In 2020, the March of Dimes reported that 30 percent of mothers without access to paid leave drop out of the workforce—and many of them don’t return for another decade. It makes it easy to see why some mothers prefer to opt out altogether, forging a career path of their own design.

When Jessica Lutovsky launched Must Love Frosting in 2019, she had just had a baby, and was working part time. She enjoyed making cookies as a hobby, but when her job stopped offering health benefits to part-time employees, she saw a way out of an unfilling career.

“It took a while to get my husband on board,” she recalls. But then, she booked an order for 2,000 cookies from Amazon, and joined local community Facebook pages where she advertised her cookies, and her business spread mostly by word-of-mouth.

It was a low-maintenance strategy that worked, although social media has also given these bakers a useful platform to promote their work. Both Lutovsky and Lott have more than 20,000 followers on Instagram—some of their peers have upward of 100,000 followers. Sugar cookie artists figured out how to leverage social media without having to become influencers, thanks to marketable skills that actually appeal to and serve a purpose for people in the real world.

These days, Lutovsky is typically fully booked out with orders at least two months in advance. The week before Christmas of 2022, she made 55 dozen cookies in one week—on her own. She estimates that she has to turn away 40 percent of people who request custom cookies.

Still, Lutovsky has no plans to open a storefront, which would allow her to take on more orders and even ship cookies. Running the bakery out of her home is what makes the job appealing: Must Love Frosting is an artistic pursuit that allows Lutovsky the freedom to take on parenting duties like picking her kids up from school.

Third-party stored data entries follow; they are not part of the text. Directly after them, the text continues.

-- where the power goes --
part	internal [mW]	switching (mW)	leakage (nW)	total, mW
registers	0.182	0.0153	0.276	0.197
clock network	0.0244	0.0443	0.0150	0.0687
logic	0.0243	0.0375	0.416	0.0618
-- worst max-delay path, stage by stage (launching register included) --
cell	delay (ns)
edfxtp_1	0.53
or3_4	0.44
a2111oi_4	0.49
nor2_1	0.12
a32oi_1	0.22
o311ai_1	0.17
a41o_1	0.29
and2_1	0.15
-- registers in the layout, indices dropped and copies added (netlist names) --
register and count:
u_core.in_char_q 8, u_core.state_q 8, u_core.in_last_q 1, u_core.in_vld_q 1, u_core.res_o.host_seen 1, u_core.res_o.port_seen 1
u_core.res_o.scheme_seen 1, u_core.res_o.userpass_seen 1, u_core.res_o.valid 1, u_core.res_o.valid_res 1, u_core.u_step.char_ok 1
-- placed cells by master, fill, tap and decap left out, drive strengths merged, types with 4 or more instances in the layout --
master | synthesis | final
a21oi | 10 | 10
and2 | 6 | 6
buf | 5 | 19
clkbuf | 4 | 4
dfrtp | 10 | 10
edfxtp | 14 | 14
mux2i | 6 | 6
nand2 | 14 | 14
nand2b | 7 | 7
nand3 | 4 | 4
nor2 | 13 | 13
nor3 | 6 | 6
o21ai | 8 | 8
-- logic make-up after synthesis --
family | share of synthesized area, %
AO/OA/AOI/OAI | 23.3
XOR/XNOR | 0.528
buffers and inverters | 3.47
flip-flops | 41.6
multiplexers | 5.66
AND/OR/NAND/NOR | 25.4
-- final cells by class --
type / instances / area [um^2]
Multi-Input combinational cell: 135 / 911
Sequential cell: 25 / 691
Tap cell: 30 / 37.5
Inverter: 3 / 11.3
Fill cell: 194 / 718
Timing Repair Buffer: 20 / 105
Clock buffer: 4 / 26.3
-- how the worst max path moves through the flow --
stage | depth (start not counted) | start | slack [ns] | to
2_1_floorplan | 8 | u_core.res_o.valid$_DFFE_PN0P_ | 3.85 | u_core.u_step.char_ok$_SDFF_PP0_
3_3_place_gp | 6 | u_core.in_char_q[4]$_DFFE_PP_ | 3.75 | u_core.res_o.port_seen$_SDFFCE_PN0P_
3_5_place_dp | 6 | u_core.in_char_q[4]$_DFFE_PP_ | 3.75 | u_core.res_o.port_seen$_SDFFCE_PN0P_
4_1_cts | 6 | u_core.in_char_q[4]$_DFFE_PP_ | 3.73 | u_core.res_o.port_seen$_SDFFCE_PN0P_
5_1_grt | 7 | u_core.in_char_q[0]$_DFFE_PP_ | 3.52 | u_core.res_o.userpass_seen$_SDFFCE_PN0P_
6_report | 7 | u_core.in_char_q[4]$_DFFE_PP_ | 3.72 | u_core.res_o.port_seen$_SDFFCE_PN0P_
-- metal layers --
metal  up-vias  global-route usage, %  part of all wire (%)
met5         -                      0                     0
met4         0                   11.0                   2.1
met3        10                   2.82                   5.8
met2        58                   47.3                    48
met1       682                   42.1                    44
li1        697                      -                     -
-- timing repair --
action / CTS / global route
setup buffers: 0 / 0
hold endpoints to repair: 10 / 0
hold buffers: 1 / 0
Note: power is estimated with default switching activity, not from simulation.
`config.mk`:
```
export PLATFORM = sky130hd
export DESIGN_NAME = backslash_escape_decoder
export DESIGN_NICKNAME = d
export VERILOG_FILES = /design/src/rtl/bed_pkg.sv /design/src/rtl/bed_decode.sv /design/src/rtl/backslash_escape_decoder.sv
export SDC_FILE = /design/constraint.sdc
export NUM_CORES = 1
export LEC_CHECK = 0
export ABC_AREA = 1
export CORE_MARGIN = 2
export CORE_UTILIZATION = 45
export CTS_BUF_LIST = sky130_fd_sc_hd__clkbuf_4
export CTS_CLUSTER_DIAMETER = 120
export DETAILED_ROUTE_END_ITERATION = 10
export DONT_BUFFER_PORTS = 1
export PLACE_DENSITY = 0.57
export RECOVER_POWER = 25
export SKIP_LAST_GASP = 1
export SLEW_MARGIN = 40
export SYNTH_ARGS = -nofsm -noshare
export SYNTH_HDL_FRONTEND = slang
export SYNTH_HIERARCHICAL = 1
export SYNTH_SLANG_ARGS = --single-unit
export TNS_END_PERCENT = 5
```
`constraint.sdc`:
```
create_clock -name clock -period 7.06 [get_ports clock]
set_input_delay 1.059 -clock clock [delete_from_list [all_inputs] [get_ports clock]]
set_output_delay 1.059 -clock clock [all_outputs]
set_load 0.05 [all_outputs]
```
`config.mk`:
```
export PLATFORM = sky130hd
export DESIGN_NAME = four_level_page_walk
export DESIGN_NICKNAME = d
export VERILOG_FILES = /design/src/rtl/fpw_pkg.sv /design/src/rtl/fpw_fifo.sv /design/src/rtl/fpw_front.sv /design/src/rtl/fpw_back.sv /design/src/rtl/four_level_page_walk.sv
export SDC_FILE = /design/constraint.sdc
export NUM_CORES = 1
export LEC_CHECK = 0
export BUFFER_PORTS_ARGS = -buffer_cell sky130_fd_sc_hd__buf_2
export CAP_MARGIN = 5
export CORE_MARGIN = 2
export CORE_UTILIZATION = 41
export CTS_BUF_LIST = sky130_fd_sc_hd__clkbuf_16
export CTS_CLUSTER_DIAMETER = 200
export CTS_CLUSTER_SIZE = 16
export DETAILED_ROUTE_END_ITERATION = 8
export SETUP_SLACK_MARGIN = 0.2
export SLEW_MARGIN = 5
export SYNTH_ARGS = -nofsm -noshare
export SYNTH_HDL_FRONTEND = slang
export SYNTH_SLANG_ARGS = --single-unit
```
`constraint.sdc`:
```
create_clock -name clk -period 3.69 [get_ports clk]
set_input_delay 0 -clock clk [delete_from_list [all_inputs] [get_ports clk]]
set_output_delay 0 -clock clk [all_outputs]
set_load 0.03 [all_outputs]
```
`src/rtl/fpw_pkg.sv`:
```
package fpw_pkg;

  localparam int VADDR_BITS  = 48;
  localparam int PA_WIDTH    = 52;
  localparam int ENTRY_WIDTH = 64;
  localparam int PAGE_SHIFT  = 12;
  localparam int HUGE_SHIFT  = 21;
  localparam int IDX_BITS    = 9;
  localparam int PAGE_BITS   = PA_WIDTH - PAGE_SHIFT;
  localparam int BIT_PRESENT = 0;
  localparam int BIT_HUGE    = 7;

  typedef enum logic [1:0] {
    KIND_READ  = 2'd0,
    KIND_DONE  = 2'd1,
    KIND_STRAY = 2'd2
  } kind_t;

  localparam logic [1:0] LVL_PML4 = 2'd0;
  localparam logic [1:0] LVL_PDPT = 2'd1;
  localparam logic [1:0] LVL_PD   = 2'd2;
  localparam logic [1:0] LVL_PT   = 2'd3;

  // classified item handed from front to back
  typedef struct packed {
    logic                  is_req;
    logic [VADDR_BITS-1:0] vaddr;
    logic                  present;
    logic                  huge;
    logic [PAGE_BITS-1:0]  page;
  } item_t;

  typedef struct packed {
    kind_t               kind;
    logic [PA_WIDTH-1:0] read_addr;
    logic [PA_WIDTH-1:0] phys_addr;
    logic                fault;
    logic [1:0]          fault_level;
    logic                huge_page;
  } result_t;

endpackage

```
`src/rtl/fpw_fifo.sv`:
```
module fpw_fifo #(
  parameter int WIDTH = 8,
  parameter int DEPTH = 2
) (
  input  logic             clk,
  input  logic             rst,
  input  logic             push,
  input  logic [WIDTH-1:0] wdata,
  output logic             full,
  input  logic             pop,
  output logic [WIDTH-1:0] rdata,
  output logic             empty
);

  localparam int PW = (DEPTH > 1) ? $clog2(DEPTH) : 1;
  localparam int CW = $clog2(DEPTH + 1);
  localparam logic [PW-1:0] LAST  = PW'(DEPTH - 1);
  localparam logic [CW-1:0] LIMIT = CW'(DEPTH);

  logic [WIDTH-1:0] mem [DEPTH];
  logic [PW-1:0]    wr_ptr;
  logic [PW-1:0]    rd_ptr;
  logic [CW-1:0]    count;
  logic             do_push;
  logic             do_pop;

  assign full    = (count == LIMIT);
  assign empty   = (count == '0);
  assign do_push = push && !full;
  assign do_pop  = pop && !empty;
  assign rdata   = mem[rd_ptr];

  always_ff @(posedge clk) begin
    if (do_push) begin
      mem[wr_ptr] <= wdata;
    end
  end

  always_ff @(posedge clk) begin
    if (rst) begin
      wr_ptr <= '0;
      rd_ptr <= '0;
      count  <= '0;
    end else begin
      if (do_push) begin
        wr_ptr <= (wr_ptr == LAST) ? '0 : wr_ptr + PW'(1);
      end
      if (do_pop) begin
        rd_ptr <= (rd_ptr == LAST) ? '0 : rd_ptr + PW'(1);
      end
      unique case ({do_push, do_pop})
        2'b10:   count <= count + CW'(1);
        2'b01:   count <= count - CW'(1);
        default: count <= count;
      endcase
    end
  end

endmodule

```
`src/rtl/fpw_front.sv`:
```
module fpw_front import fpw_pkg::*; #(
  parameter int PADDR_BITS = 52
) (
  input  logic                   mode,
  input  logic [VADDR_BITS-1:0]  virt_addr,
  input  logic [ENTRY_WIDTH-1:0] entry_data,
  output item_t                  item
);

  localparam logic [PA_WIDTH-1:0] PA_MASK = PA_WIDTH'({PADDR_BITS{1'b1}});

  logic [PA_WIDTH-1:0] entry_pa;

  // drop entry flag bits and bits beyond the physical address width
  assign entry_pa = entry_data[PA_WIDTH-1:0] & PA_MASK;

  always_comb begin
    item.is_req  = !mode;
    item.vaddr   = virt_addr;
    item.present = entry_data[BIT_PRESENT];
    item.huge    = entry_data[BIT_HUGE];
    item.page    = entry_pa[PA_WIDTH-1:PAGE_SHIFT];
  end

endmodule

```
`src/rtl/fpw_back.sv`:
```
module fpw_back import fpw_pkg::*; #(
  parameter int PADDR_BITS = 52
) (
  input  logic                clk,
  input  logic                rst,
  input  logic                cfg_write,
  input  logic [PA_WIDTH-1:0] cfg_data,
  input  logic                item_valid,
  input  item_t               item,
  input  logic                res_full,
  output logic                step,
  output result_t             res
);

  localparam logic [PA_WIDTH-1:0] PA_MASK = PA_WIDTH'({PADDR_BITS{1'b1}});

  logic [PA_WIDTH-1:0]   root_table_base;
  logic                  walk_busy;
  logic [1:0]            walk_level;
  logic [VADDR_BITS-1:0] held_vaddr;
  logic                  walk_busy_next;
  logic [1:0]            walk_level_next;
  logic [VADDR_BITS-1:0] held_vaddr_next;
  logic [PA_WIDTH-1:0]   root_pa;

  function automatic logic [IDX_BITS-1:0] level_index(input logic [VADDR_BITS-1:0] va,
                                                      input logic [1:0] lvl);
    logic [IDX_BITS-1:0] idx;
    unique case (lvl)
      LVL_PML4: idx = va[47:39];
      LVL_PDPT: idx = va[38:30];
      LVL_PD:   idx = va[29:21];
      default:  idx = va[20:12];
    endcase
    return idx;
  endfunction

  assign step    = item_valid && !res_full;
  assign root_pa = root_table_base & PA_MASK;

  always_comb begin
    walk_busy_next  = walk_busy;
    walk_level_next = walk_level;
    held_vaddr_next = held_vaddr;
    res             = '0;
    res.kind        = KIND_READ;
    priority if (item.is_req) begin
      // restart at PML4 whatever walk was in flight
      held_vaddr_next = item.vaddr;
      walk_busy_next  = 1'b1;
      walk_level_next = LVL_PML4;
      res.read_addr   = {root_pa[PA_WIDTH-1:PAGE_SHIFT],
                         level_index(item.vaddr, LVL_PML4), 3'b000};
    end else if (!walk_busy) begin
      res.kind = KIND_STRAY;
    end else if (!item.present) begin
      walk_busy_next  = 1'b0;
      walk_level_next = LVL_PML4;
      res.kind        = KIND_DONE;
      res.fault       = 1'b1;
      res.fault_level = walk_level;
    end else if (walk_level == LVL_PD && item.huge) begin
      walk_busy_next  = 1'b0;
      walk_level_next = LVL_PML4;
      res.kind        = KIND_DONE;
      res.huge_page   = 1'b1;
      res.phys_addr   = {item.page[PAGE_BITS-1:HUGE_SHIFT-PAGE_SHIFT],
                         held_vaddr[HUGE_SHIFT-1:0]};
    end else if (walk_level == LVL_PT) begin
      walk_busy_next  = 1'b0;
      walk_level_next = LVL_PML4;
      res.kind        = KIND_DONE;
      res.phys_addr   = {item.page, held_vaddr[PAGE_SHIFT-1:0]};
    end else begin
      walk_level_next = walk_level + 2'd1;
      res.read_addr   = {item.page, level_index(held_vaddr, walk_level + 2'd1), 3'b000};
    end
  end

  always_ff @(posedge clk) begin
    if (rst) begin
      root_table_base <= '0;
      walk_busy       <= 1'b0;
      walk_level      <= LVL_PML4;
      held_vaddr      <= '0;
    end else begin
      if (cfg_write) begin
        root_table_base <= cfg_data;
      end
      if (step) begin
        walk_busy  <= walk_busy_next;
        walk_level <= walk_level_next;
        held_vaddr <= held_vaddr_next;
      end
    end
  end

endmodule

```
`src/rtl/four_level_page_walk.sv`:
```
// Page-table walker for four-level x86_64 tables. Push translate requests
// (mode 0) and returned table entries (mode 1); every item yields exactly one
// result: a read request for the next entry, a finished walk (physical
// address, 2 MB flag, or fault with its level), or a stray-data notice. One
// item is taken per cycle while the input queue is not full. An item passes a
// two-entry input queue and the walk stage, and its result is written into a
// two-entry output queue. The walk stage retires one item per cycle and stalls
// only while the output queue is full. A new request aborts any walk in flight.
module four_level_page_walk import fpw_pkg::*; #(
  parameter int PADDR_BITS = 52
) (
  input  logic                   clk,
  input  logic                   rst,
  input  logic                   cfg_write,
  input  logic [PA_WIDTH-1:0]    cfg_data,
  input  logic                   push,
  output logic                   full,
  input  logic                   mode,
  input  logic [VADDR_BITS-1:0]  virt_addr,
  input  logic [ENTRY_WIDTH-1:0] entry_data,
  output logic                   empty,
  input  logic                   pop,
  output logic [1:0]             kind,
  output logic [PA_WIDTH-1:0]    read_addr,
  output logic [PA_WIDTH-1:0]    phys_addr,
  output logic                   fault,
  output logic [1:0]             fault_level,
  output logic                   huge_page
);

  item_t   item_in;
  item_t   item_q;
  logic    item_empty;
  logic    step;
  result_t res_in;
  result_t res_q;
  logic    res_full;

  fpw_front #(.PADDR_BITS(PADDR_BITS)) u_front (
    .mode       (mode),
    .virt_addr  (virt_addr),
    .entry_data (entry_data),
    .item       (item_in)
  );

  fpw_fifo #(.WIDTH($bits(item_t)), .DEPTH(2)) u_item_q (
    .clk   (clk),
    .rst   (rst),
    .push  (push),
    .wdata (item_in),
    .full  (full),
    .pop   (step),
    .rdata (item_q),
    .empty (item_empty)
  );

  fpw_back #(.PADDR_BITS(PADDR_BITS)) u_back (
    .clk        (clk),
    .rst        (rst),
    .cfg_write  (cfg_write),
    .cfg_data   (cfg_data),
    .item_valid (!item_empty),
    .item       (item_q),
    .res_full   (res_full),
    .step       (step),
    .res        (res_in)
  );

  fpw_fifo #(.WIDTH($bits(result_t)), .DEPTH(2)) u_res_q (
    .clk   (clk),
    .rst   (rst),
    .push  (step),
    .wdata (res_in),
    .full  (res_full),
    .pop   (pop),
    .rdata (res_q),
    .empty (empty)
  );

  assign kind        = res_q.kind;
  assign read_addr   = res_q.read_addr;
  assign phys_addr   = res_q.phys_addr;
  assign fault       = res_q.fault;
  assign fault_level = res_q.fault_level;
  assign huge_page   = res_q.huge_page;

endmodule
```
==> run metrics <==
critical path's slowest cell=ha_1; Syn Std Cell Area=19400 sq um; CP delay by family, top=buffers and inverters; Max Freq=362 MHz; # fillers=3965; Synth top cells by count=edfxtp_1, mux2i_1, mux2_2; first-pass GRT wire length=71.4 mm; RSZ-0062 raised after global routing=no; grt ovf=0; num ports=about 280; Tmin final=2.77 ns; Ant. Diodes=0; hold_sp=rst; Synth Area per Inst=15.6 sq um; Ys Warns=0; share of cells above drive strength 1=0.278; pwr dens=777 nW/um^2; Peak VDD IR=approximately 0.00056 V; Tightest Pin Transition=1.01 ns; Core Box Area=46600 sq um; most used cell, CP=inv_1; area leader, netlist=edfxtp_1; post-CTS resize count=0; Synth async-reset ratio=0; WP data arrival=just over 3 ns; top-count cell post-synth=edfxtp_1; CTS Buf Count=37; critical path endpoint category=flip-flop; CTS root buf=clkbuf_16; Max clock buf depth=3; first drt pass iteration count=6; # rows=between 70 and 80; worst-path cell chain=inv_1 -> ha_1 -> inv_1 -> o221ai_4 -> buf_4 -> o21ai_0; top cells by area, synth=edfxtp_1, dfxtp_1, mux2_2; initial antenna violation count=2; Final nets=roughly 1800; hpwl dp=28.4 mm; critical path fanouts, max=31; Hold Crit Endpoint=u_back.root_pa[46]$_SDFFE_PP0P_; Global Route Usage Sum=0.190; FF+latch area=around 14000 sq um; drt drc=0; Hold Path Class=in -> reg; max-slew violation count=0; status=completed; Final setup viols=0; routed wire length=47.6 mm; EDFF count, synth=396; initial DRC count=739; Main synth FF type=edfxtp_1; Initial Util=0.416; WL/cell=21.4 microns; Worst R2R Setup Slack=0.92 ns; Via Count=11800; Setup TNS Final=0 ns; Final Core Density=0.509; hold path depth=2; Slew headroom=0.325; Synth Instances=about 1200; Final ANT Viol Nets=0; r2r worst-path depth=6; critical path data required time=about 4 ns; worst skew pair latency=0.56 ns; register bit total from synthesis=497; clock skew=around 0.025 ns; Seq/Total Area, Yosys=0.719; P&R area growth vs syn=22.5%; final hold vios=0; H-tree Lvls=2; CTS tree=built; Die Y=between 200 and 250 microns; Setup crit start kind=flip-flop; Worst R2R End=u_res_q.mem[0][81]$_DFFE_PP_; CTS sink cnt=497; Port Buffers=between 200 and 250; die area=49000 sq um; critical path class=reg -> reg; launching point of the worst reg2reg path=u_back.walk_level[0]$_SDFFE_PP0P_; largest net degree at the start of global routing=92; area share of the largest cell type after synthesis=0.614; GPL Wtd Cong=0.791; Largest stage delay, worst path=roughly 0.48 ns; leak pwr=8.54 nW; buffers plus inverters on the worst setup path=3; post-DR vias/cell=around 5.3; clk slew on worst S/H paths=0.08 ns; maxcap violations=0; post-synth cell types=46; Die X=221 microns; vias in the first global route=12000; area of the multi-input gates=roughly 5000 sq um; Period Utilization, post-route=0.750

In this way, the women behind these at-home bakeries are a kind of hybrid worker, both the only employee of their own business and a stay-at-home mom—and that means taking on the responsibility of both titles. Lutovsky’s daughter was a high-maintenance toddler, and she recalls struggling to find time to make cookies as she managed her care. To make her business work, she put her kids to bed and stayed up late into the night making cookies while everyone was asleep.

“Sometimes it’s tiring, and I want to give up,” she says. “But I really like what I do. I get to stay home all day in my pajamas. It’s lovely.”